Claims Handling and Fraud Prevention

A claim is the policyowner's or beneficiary's demand for the benefits promised by the contract. Fair, prompt claims handling is both a contractual duty and a regulatory requirement. The standard sequence is: (1) the insured gives notice of claim, (2) the insurer supplies claim forms, (3) the claimant submits proof of loss, and (4) the insurer investigates and pays or denies within statutory time limits.

The required uniform health-policy provisions set the timing -- notice of claim is typically due within 20 days, claim forms must be furnished within 15 days, and written proof of loss is due within 90 days of the loss (or as soon as reasonably possible).

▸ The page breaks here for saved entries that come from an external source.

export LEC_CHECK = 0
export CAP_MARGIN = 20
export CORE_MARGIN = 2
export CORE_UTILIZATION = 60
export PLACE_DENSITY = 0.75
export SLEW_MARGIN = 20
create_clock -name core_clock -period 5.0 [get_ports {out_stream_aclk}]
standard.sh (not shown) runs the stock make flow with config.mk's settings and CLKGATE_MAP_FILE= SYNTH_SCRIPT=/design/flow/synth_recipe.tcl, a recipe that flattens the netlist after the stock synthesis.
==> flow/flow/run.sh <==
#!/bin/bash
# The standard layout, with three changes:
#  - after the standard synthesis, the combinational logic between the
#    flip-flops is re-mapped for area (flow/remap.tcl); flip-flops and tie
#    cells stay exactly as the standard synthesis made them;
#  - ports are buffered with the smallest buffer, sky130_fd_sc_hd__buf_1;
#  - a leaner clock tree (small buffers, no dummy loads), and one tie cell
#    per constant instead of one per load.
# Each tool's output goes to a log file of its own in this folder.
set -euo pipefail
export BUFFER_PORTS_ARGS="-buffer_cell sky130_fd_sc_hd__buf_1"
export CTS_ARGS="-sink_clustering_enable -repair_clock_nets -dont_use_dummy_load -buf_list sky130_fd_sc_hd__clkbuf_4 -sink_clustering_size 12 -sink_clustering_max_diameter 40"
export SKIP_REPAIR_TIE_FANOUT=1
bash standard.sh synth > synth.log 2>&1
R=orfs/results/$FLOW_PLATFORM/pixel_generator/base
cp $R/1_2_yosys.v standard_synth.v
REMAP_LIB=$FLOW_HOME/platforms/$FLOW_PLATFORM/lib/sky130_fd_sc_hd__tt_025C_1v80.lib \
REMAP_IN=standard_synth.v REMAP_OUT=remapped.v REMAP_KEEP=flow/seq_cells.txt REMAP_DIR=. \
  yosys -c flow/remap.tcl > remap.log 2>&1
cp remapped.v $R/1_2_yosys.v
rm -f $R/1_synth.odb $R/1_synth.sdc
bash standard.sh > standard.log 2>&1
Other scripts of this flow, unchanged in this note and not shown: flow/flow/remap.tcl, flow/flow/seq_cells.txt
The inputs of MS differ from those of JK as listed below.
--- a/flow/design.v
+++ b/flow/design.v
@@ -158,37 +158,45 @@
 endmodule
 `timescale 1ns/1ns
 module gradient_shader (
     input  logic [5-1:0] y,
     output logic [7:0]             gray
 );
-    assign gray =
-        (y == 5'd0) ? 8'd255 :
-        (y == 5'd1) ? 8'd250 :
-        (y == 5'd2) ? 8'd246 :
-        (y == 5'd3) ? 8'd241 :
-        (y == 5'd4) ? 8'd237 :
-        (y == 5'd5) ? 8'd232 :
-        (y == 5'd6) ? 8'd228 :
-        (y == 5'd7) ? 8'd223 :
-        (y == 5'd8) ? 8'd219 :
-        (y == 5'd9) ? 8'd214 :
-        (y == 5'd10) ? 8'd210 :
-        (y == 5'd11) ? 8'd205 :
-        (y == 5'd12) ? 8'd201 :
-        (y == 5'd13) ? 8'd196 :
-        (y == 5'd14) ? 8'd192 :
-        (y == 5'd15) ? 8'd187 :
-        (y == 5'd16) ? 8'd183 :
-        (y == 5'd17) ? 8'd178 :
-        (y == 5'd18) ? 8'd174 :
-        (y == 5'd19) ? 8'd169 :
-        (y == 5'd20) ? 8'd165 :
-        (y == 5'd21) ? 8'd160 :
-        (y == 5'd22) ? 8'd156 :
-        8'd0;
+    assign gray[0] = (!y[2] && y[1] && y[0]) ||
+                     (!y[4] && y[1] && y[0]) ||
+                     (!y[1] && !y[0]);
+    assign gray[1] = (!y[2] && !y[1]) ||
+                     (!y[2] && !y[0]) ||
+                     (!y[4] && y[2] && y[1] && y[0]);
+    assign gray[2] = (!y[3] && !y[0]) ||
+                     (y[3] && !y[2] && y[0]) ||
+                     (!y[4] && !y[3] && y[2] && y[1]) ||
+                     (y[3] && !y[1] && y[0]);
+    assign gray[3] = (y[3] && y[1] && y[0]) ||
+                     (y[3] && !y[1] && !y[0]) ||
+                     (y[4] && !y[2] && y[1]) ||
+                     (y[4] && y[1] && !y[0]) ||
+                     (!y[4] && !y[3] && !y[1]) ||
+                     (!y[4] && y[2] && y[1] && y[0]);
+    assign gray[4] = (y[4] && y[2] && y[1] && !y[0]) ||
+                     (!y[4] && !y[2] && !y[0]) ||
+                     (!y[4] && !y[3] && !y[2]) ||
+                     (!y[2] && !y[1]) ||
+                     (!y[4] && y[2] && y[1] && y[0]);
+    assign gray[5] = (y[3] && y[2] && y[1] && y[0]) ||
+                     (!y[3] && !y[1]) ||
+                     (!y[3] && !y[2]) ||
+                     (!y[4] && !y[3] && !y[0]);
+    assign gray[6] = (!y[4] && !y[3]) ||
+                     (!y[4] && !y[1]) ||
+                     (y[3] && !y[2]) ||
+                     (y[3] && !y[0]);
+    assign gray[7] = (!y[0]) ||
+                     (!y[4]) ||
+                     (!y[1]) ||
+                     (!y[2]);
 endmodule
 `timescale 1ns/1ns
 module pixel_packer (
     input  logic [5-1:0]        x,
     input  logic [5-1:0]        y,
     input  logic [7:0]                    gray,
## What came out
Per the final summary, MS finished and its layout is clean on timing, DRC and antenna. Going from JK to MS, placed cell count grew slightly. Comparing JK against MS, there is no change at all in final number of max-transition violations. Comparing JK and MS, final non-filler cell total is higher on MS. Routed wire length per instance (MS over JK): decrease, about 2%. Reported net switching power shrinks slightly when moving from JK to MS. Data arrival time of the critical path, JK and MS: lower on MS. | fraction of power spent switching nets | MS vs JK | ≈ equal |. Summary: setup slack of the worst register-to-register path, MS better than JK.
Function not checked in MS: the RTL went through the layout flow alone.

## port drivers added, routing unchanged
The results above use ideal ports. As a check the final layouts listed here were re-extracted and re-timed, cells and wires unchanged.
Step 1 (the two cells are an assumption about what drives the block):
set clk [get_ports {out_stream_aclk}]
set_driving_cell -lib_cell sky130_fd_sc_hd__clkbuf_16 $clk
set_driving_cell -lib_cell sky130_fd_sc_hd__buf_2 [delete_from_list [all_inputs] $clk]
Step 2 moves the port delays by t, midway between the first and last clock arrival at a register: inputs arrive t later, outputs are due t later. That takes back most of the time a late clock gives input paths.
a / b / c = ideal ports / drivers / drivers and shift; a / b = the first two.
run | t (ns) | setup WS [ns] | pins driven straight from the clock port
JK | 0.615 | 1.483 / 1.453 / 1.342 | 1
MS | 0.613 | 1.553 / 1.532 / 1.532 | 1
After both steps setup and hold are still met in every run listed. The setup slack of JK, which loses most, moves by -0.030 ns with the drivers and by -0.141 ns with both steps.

Failure to file exactly on time does not void a claim if it was not reasonably possible to comply.

Health Claim Timing Provisions

Memorize these uniform mandatory provisions; exam questions test the exact day counts.

ProvisionTime limit
Notice of claimWithin 20 days of loss
Claim forms furnished by insurerWithin 15 days of notice
Proof of lossWithin 90 days of loss
Time of payment of claimsImmediately (lump sum) on receipt of proof; periodic benefits at least monthly
Legal action by insuredNo sooner than 60 days, no later than 3 years after proof

For periodic disability benefits, the insurer pays at stated intervals (commonly monthly) rather than waiting until the disability ends. The physical exam and autopsy provision lets the insurer examine the claimant during a pending claim and order an autopsy where not prohibited by law, at the insurer's expense.

Coordination of Benefits and Worked Example

When a person is covered by more than one group health plan, the Coordination of Benefits (COB) provision prevents the insured from collecting more than 100% of the actual expense. One plan is primary (pays first as if no other coverage existed) and the other is secondary (pays the remaining allowable expense up to its own limits). Under the birthday rule, for a dependent child the plan of the parent whose birthday falls earlier in the calendar year is primary.

Worked example: a covered procedure costs $4,000. The primary plan pays 80% = $3,200, leaving $800. The secondary plan would have paid 70% if it were primary. Because the total allowable charge is $4,000 and the primary already paid $3,200, the secondary pays the remaining $800 (capped at what it would owe), so the insured pays $0 out of pocket -- but combined payments never exceed the $4,000 actual charge.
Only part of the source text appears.